M. le président. La parole est à M. Ugo Bernalicis.

M. Ugo Bernalicis. Quelle forme de prise en compte ? Comme pour les femmes détenues, comme pour un certain nombre de dispositions, vous dites que l’administration pénitentiaire « prend en compte » : qu’est-ce que cela veut dire, prendre en compte ? En réalité, nous constatons bien l’existence d’injustices, d’inégalités, de discriminations. Partir du plus petit dénominateur commun, c’est-à-dire des cas parfois les plus spécifiques, pour garantir les droits de chacune et de chacun en détention, c’est comme cela que l’on s’honore d’être une grande nation, d’être la patrie des droits de l’homme et du citoyen. Je veux bien que l’on se mette des œillères, que l’on se dise « Circulez, il n’y a rien à voir : l’administration pénitentiaire prend en compte », mais c’est une drôle de prise en compte !

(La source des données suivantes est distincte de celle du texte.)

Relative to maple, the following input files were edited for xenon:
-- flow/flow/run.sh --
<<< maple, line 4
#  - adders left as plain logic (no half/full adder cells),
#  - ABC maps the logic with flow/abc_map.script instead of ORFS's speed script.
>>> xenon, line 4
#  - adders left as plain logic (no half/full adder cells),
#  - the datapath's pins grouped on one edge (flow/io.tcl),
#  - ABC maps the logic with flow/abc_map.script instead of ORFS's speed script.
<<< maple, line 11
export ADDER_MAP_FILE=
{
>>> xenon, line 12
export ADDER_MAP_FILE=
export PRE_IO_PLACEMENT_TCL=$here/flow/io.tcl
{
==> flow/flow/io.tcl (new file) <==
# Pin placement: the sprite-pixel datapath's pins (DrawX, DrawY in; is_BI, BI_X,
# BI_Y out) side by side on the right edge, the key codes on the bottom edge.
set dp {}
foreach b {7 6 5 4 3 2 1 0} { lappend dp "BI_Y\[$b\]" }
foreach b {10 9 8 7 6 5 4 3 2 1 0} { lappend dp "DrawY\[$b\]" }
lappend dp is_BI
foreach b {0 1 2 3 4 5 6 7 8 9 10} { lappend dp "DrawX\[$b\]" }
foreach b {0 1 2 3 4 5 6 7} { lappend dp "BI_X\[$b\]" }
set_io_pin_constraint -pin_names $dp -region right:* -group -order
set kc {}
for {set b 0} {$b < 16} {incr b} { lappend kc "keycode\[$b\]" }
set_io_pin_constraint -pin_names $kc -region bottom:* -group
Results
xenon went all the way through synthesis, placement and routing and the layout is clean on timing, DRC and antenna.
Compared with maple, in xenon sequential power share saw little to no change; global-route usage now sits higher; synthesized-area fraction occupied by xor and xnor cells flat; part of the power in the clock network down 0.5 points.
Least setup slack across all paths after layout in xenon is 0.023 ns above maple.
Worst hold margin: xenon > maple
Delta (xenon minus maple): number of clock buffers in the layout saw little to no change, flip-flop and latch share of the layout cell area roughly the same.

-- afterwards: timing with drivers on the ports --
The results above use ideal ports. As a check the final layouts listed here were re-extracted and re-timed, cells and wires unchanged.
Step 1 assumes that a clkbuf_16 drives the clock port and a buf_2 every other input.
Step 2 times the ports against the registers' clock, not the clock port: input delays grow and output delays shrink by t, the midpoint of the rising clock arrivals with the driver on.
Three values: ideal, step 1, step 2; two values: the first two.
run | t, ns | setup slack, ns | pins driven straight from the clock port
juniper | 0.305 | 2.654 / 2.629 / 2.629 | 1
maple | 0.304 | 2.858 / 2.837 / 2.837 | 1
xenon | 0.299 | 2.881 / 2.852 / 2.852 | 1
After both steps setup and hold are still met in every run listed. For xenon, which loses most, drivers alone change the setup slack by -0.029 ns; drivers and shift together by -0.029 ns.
Background: an optimization exercise with open tools, aiming at small area and a short achievable clock period. Do not read the settings as production practice.
RTL that was checked went through simulation tests only; none was proved equivalent to the original.
The clock port is modelled as an ideal driver, which makes a skipped or thinned clock tree look cheaper than it is; a real chip needs a root buffer or a tree.
Power is estimated from default activity; no workload was simulated.

job 101:
==> flow/design.v <==
module lightpipe_recv(
    input mclk,
    input rst,
    input adat,
    output reg wclk,
    output reg [23:0] word0,
    output reg [23:0] word1,
    output reg [23:0] word2,
    output reg [23:0] word3,
    output reg [23:0] word4,
    output reg [23:0] word5,
    output reg [23:0] word6,
    output reg [23:0] word7,
    output reg [3:0] user
);
reg reset_d, reset_dd;
reg in_d, in_dd, in_ddd, in_dddd;
reg [5:0] accum;
reg dbit;
wire transition = in_dddd ^ in_ddd;
wire strobe = accum[1] & accum[0];
always @(posedge mclk) begin
    reset_d <= ~rst;
    reset_dd <= reset_d;
end
always @(posedge mclk)
    if (reset_dd) {in_d, in_dd, in_ddd, in_dddd} <= 4'b0;
    else {in_d, in_dd, in_ddd, in_dddd} <= {adat, in_d, in_dd, in_ddd};
always @(posedge mclk)
    if (reset_dd || transition) accum <= 6'd0;
    else accum <= accum + 6'd1;
always @(posedge mclk)
    if (reset_dd) dbit <= 1'b0;
    else if (transition) dbit <= 1'b1;
    else if (accum == 6'd4) dbit <= 1'b0;
reg [7:0] framebit;
reg nloss_d;
reg [29:1] sr;
wire stb_next = ~reset_dd & ~transition & accum[1] & ~accum[0];
wire loss_s = accum[5];
wire resync = strobe & ~loss_s & ~nloss_d;
wire [23:0] oword = {sr[29:26], sr[24:21], sr[19:16], sr[14:11], sr[9:6], sr[4:1]};
always @(posedge mclk)
    if (!rst) nloss_d <= 1'b1;
    else if (strobe) nloss_d <= ~loss_s;
always @(posedge mclk)
    if (!rst) framebit <= 8'd0;
    else if (resync) framebit <= 8'd252;
    else if (strobe) framebit <= framebit + 8'd1;
reg at0, at128;
reg [7:0] ldw;
wire ld_next = rst & stb_next & (loss_s | nloss_d);
always @(posedge mclk) begin
    at0 <= stb_next & (~rst | (framebit == 8'd0));
    at128 <= rst & stb_next & (framebit == 8'd128);
    ldw[0] <= ld_next & (framebit == 8'd30);
    ldw[1] <= ld_next & (framebit == 8'd60);
    ldw[2] <= ld_next & (framebit == 8'd90);
    ldw[3] <= ld_next & (framebit == 8'd120);
    ldw[4] <= ld_next & (framebit == 8'd150);
    ldw[5] <= ld_next & (framebit == 8'd180);
    ldw[6] <= ld_next & (framebit == 8'd210);
    ldw[7] <= ld_next & (framebit == 8'd240);
end
wire ls = strobe & rst;
wire hs = ~strobe & rst;
wire [29:1] sr_d;
ao22 #(29) u_sr (.a({29{ls}}), .b({dbit, sr[29:2]}), .c({29{hs}}), .d(sr), .y(sr_d));
always @(posedge mclk) sr <= sr_d;
wire lu = at0 & rst;
wire hu = ~at0 & rst;
wire [3:0] user_d;
ao22 #(4) u_user (.a({4{lu}}), .b(sr[29:26]), .c({4{hu}}), .d(user), .y(user_d));
always @(posedge mclk) user <= user_d;
always @(posedge mclk)
    if (!rst) wclk <= 1'b0;
    else if (at0) wclk <= 1'b1;
    else if (at128) wclk <= 1'b0;
wire [7:0] L = ldw & {8{rst}};           
wire [7:0] L1 = ldw | {8{~rst}};         
wire [7:0] H = ~ldw & {8{rst}};          
wire [23:0] o1 = {oword[23:8], oword[7:0] | {8{~rst}}};
wire [23:0] d0, d1, d2, d3, d4, d5, d6, d7;
ao22 #(24) u_w0 (.a({24{L[0]}}), .b(oword), .c({24{H[0]}}), .d(word0), .y(d0));
ao22 #(24) u_w1 (.a({{16{L[1]}}, {8{L1[1]}}}), .b(o1), .c({24{H[1]}}), .d(word1), .y(d1));
ao22 #(24) u_w2 (.a({24{L[2]}}), .b(oword), .c({24{H[2]}}), .d(word2), .y(d2));
ao22 #(24) u_w3 (.a({{16{L[3]}}, {8{L1[3]}}}), .b(o1), .c({24{H[3]}}), .d(word3), .y(d3));
ao22 #(24) u_w4 (.a({24{L[4]}}), .b(oword), .c({24{H[4]}}), .d(word4), .y(d4));
ao22 #(24) u_w5 (.a({{16{L[5]}}, {8{L1[5]}}}), .b(o1), .c({24{H[5]}}), .d(word5), .y(d5));
ao22 #(24) u_w6 (.a({24{L[6]}}), .b(oword), .c({24{H[6]}}), .d(word6), .y(d6));
ao22 #(24) u_w7 (.a({{16{L[7]}}, {8{L1[7]}}}), .b(o1), .c({24{H[7]}}), .d(word7), .y(d7));
always @(posedge mclk) begin
    word0 <= d0; word1 <= d1; word2 <= d2; word3 <= d3;
    word4 <= d4; word5 <= d5; word6 <= d6; word7 <= d7;
end
endmodule
module ao22 #(parameter W = 1) (
    input [W-1:0] a,
    input [W-1:0] b,
    input [W-1:0] c,
    input [W-1:0] d,
    output [W-1:0] y
);
assign y = (a & b) | (c & d);
endmodule
==> flow/config.mk <==
export PLATFORM = sky130hd
export DESIGN_NAME = lightpipe_recv
export DESIGN_NICKNAME = lightpipe_recv
export VERILOG_FILES = /design/flow/design.v
export SDC_FILE = /design/flow/constraint.sdc
export NUM_CORES = 4
export LEC_CHECK = 0
export CAP_MARGIN = 20
export CORE_MARGIN = 2
export CORE_UTILIZATION = 65
export PLACE_DENSITY = 0.75
export SETUP_SLACK_MARGIN = 1.5
export SLEW_MARGIN = 20
export SYNTH_HIERARCHICAL = 1
==> flow/constraint.sdc <==
create_clock -name core_clock -period 3.0 [get_ports {mclk}]
set_input_delay 0.6000 -clock core_clock [delete_from_list [all_inputs] [get_ports {mclk}]]
set_output_delay 0.6000 -clock core_clock [all_outputs]
set_load 0.01 [all_outputs]
standard.sh (not shown) runs the stock make flow with config.mk's settings and CLKGATE_MAP_FILE= SYNTH_SCRIPT=/design/flow/synth_recipe.tcl, a recipe that flattens the netlist after the stock synthesis.
==> flow/flow/run.sh <==
#!/bin/bash
# Standard synthesis and layout (standard.sh), except: the ports are buffered
# by the smallest buffer, and the clock tree is a two-level tree built by
# flow/cts.tcl (settings in flow/cts.env).
set -euo pipefail
HERE=$(pwd)
export BUFFER_PORTS_ARGS="-buffer_cell sky130_fd_sc_hd__buf_1"
export PRE_CTS_TCL=$HERE/flow/cts.tcl
export CLOCK_PORT=mclk
source $HERE/flow/cts.env
bash standard.sh > make.log 2>&1
Other scripts of this flow, unchanged in this note and not shown: flow/flow/cts.env, flow/flow/cts.tcl
Job 101 went all the way through the flow, and no timing, DRC or antenna check failed.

M. le président. La parole est à Mme Danièle Obono.

Mme Danièle Obono. Madame la ministre, monsieur le rapporteur, vous ne répondez pas et n’avancez aucun argument fondé. Cela montre bien le mépris que vous nous témoignez et votre hypocrisie totale : vous faites de grandes déclarations, mais vous n’avez même pas la décence de répondre à un amendement. Il ne s’agit pourtant pas d’un amendement d’opposition à votre politique ; il ne remet en cause ni la cohérence ni l’équilibre de votre texte, comme vous aimez à le dire. Il s’agit d’un amendement de proposition, qui veut remédier à une réalité que vous refusez de reconnaître : la maltraitance dont sont victimes certaines personnes dans le système carcéral. Votre réponse est extrêmement grave : en fait, vous niez cette violence, cette souffrance.

Je suis très heureuse que nos séances soient filmées : des milliers de gens vous auront entendue, madame la garde des sceaux, et ne croiront plus aucun des propos du Gouvernement sur la lutte contre la discrimination ; ils ne croiront plus non plus en votre prétendue compréhension des réalités carcérales, en votre prétendue empathie. C’est proprement lamentable de votre part de ne même pas essayer d’expliquer pourquoi vous rejetez d’un revers de main un tel amendement, alors qu’il ne vous coûte rien et répond à un enjeu de dignité humaine, d’égalité et de simple décence.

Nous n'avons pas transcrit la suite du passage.